If confirmed by the full Senate, Kozinski, 35, will become the nation’s youngest federal appellate court judge. No date has been set for the Senate vote.
Now chief judge of the U.S. Claims Court, Kozinski had been criticized by leaders of federal employee groups as lacking experience and as failing to protect the rights of government “whistle-blowers” during his tenure as special counsel for the Merit Systems Protection Board.
Also in recent weeks, Democrats on the committee have expressed their intention to subject the Administration’s judicial nominees to closer scrutiny. President Reagan is expected to make up to 100 judgeship nominations this year--and could fill more than half of the 760 positions on the federal judiciary by the end of his second term.

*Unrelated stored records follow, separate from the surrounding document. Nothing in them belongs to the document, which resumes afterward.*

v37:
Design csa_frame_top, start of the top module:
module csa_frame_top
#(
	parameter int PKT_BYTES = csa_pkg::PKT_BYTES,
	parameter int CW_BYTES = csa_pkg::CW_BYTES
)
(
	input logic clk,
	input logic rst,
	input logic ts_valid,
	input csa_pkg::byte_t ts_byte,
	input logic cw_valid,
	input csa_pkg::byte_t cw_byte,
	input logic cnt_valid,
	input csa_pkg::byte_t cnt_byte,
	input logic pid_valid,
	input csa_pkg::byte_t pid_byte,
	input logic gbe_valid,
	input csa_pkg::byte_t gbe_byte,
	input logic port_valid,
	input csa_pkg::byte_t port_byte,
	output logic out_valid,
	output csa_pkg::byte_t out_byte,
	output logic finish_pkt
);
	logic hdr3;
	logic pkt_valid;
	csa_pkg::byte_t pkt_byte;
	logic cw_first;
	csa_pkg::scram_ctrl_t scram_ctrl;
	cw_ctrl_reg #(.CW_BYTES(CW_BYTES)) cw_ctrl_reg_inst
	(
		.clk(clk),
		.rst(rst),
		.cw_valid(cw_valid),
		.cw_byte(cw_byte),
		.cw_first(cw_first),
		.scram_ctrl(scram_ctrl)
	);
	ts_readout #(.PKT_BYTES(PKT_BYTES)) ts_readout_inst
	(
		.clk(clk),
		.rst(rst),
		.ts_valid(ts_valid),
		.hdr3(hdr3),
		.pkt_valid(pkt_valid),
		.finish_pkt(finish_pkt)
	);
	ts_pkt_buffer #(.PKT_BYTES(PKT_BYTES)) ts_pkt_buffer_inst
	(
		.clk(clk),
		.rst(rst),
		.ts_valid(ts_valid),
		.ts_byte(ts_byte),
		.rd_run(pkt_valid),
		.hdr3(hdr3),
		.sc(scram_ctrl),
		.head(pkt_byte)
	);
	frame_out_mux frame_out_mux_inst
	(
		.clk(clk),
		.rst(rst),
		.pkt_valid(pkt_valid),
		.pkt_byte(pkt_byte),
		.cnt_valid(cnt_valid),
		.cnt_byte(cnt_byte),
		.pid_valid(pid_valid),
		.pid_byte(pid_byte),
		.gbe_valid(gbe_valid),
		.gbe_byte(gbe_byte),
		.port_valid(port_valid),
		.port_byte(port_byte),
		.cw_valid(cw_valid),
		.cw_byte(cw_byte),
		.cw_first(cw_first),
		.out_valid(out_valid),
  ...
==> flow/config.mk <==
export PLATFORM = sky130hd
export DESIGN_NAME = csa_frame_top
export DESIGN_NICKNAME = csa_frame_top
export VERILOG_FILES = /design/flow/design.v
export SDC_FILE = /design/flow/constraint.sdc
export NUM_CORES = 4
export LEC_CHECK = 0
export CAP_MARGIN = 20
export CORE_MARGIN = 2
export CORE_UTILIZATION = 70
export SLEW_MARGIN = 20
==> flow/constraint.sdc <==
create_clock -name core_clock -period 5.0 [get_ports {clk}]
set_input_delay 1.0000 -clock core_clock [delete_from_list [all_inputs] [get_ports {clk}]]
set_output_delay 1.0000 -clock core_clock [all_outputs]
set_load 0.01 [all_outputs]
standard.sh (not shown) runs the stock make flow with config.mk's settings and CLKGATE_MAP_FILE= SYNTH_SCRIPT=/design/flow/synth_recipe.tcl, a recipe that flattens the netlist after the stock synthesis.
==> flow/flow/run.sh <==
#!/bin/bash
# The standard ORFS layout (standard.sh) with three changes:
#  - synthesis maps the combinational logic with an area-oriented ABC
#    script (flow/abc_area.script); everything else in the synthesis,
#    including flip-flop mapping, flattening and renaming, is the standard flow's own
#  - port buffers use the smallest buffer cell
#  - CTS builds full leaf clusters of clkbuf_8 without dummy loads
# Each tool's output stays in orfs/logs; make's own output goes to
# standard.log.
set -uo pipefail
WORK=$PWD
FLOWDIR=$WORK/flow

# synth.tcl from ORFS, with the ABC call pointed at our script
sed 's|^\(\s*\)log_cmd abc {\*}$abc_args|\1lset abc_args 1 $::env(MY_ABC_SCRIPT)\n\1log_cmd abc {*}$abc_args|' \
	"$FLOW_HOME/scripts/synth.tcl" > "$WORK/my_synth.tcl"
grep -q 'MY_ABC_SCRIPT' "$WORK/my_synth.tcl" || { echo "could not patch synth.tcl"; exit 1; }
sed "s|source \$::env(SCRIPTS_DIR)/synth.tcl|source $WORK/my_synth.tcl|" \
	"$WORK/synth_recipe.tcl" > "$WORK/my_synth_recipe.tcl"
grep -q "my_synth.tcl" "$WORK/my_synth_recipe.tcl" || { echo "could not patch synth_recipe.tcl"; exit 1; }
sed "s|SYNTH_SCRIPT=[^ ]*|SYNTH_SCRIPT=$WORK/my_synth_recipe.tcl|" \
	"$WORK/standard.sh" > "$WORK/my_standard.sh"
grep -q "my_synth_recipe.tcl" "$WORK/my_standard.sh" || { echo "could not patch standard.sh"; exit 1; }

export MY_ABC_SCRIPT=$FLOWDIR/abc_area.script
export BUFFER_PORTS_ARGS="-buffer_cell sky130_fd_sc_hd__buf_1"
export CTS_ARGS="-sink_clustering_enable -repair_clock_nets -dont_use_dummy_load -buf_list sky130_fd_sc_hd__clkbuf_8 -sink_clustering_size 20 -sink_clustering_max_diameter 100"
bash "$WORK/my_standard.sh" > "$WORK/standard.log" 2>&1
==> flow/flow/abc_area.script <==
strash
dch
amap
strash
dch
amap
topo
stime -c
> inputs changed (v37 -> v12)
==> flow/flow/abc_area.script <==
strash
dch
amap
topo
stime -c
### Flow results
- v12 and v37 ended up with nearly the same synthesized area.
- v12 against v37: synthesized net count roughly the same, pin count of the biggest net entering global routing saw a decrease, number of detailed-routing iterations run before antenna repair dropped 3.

But while two Democrats expressed reservations about the Kozinski nomination Thursday, both said they could not find sufficient grounds to oppose it.
Sen. Paul Simon (D-Ill.), who in July obtained a delay of the committee vote to study the accusations against Kozinski, told the panel Thursday, “Frankly, I feel some unease with the nomination, but I do not have a basis to vote against it.”
Similarly, Sen. Dennis DeConcini (D-Ariz.) said he felt “some uneasiness” after complaints by some former subordinates of Kozinski who were “anything but complimentary” about the way he treated them.
“I hope that (Kozinski) will hear these words and that he will moderate his temperament and manners that he has exhibited in the past,” DeConcini said.
Thomas M. Devine, legal director of the Government Accountability Project, a watchdog group that aids government employees who report mismanagement, expressed disappointment with the committee action.
“We still intend to carry our challenge to the floor of the Senate,” he said.
Kozinski, who has served on the claims court since 1982, is regarded as the kind of committed judicial conservative the Administration is seeking to place on the federal bench. Answering a written questionnaire issued by the committee to all nominees, he stated his firm opposition to “judicial activism,” the tendency by some judges to issue broad policy mandates rather than narrow interpretations of the law.
“I strongly disagree with this trend and would take a stand against it in any judicial position to which I would be appointed,” he said.
Kozinski was born in Bucharest, Romania, and came with his parents to the United States, settling in Los Angeles. A graduate of UCLA Law School, he served as law clerk to Judge Anthony M. Kennedy of the 9th Circuit and to Chief Justice Warren E. Burger.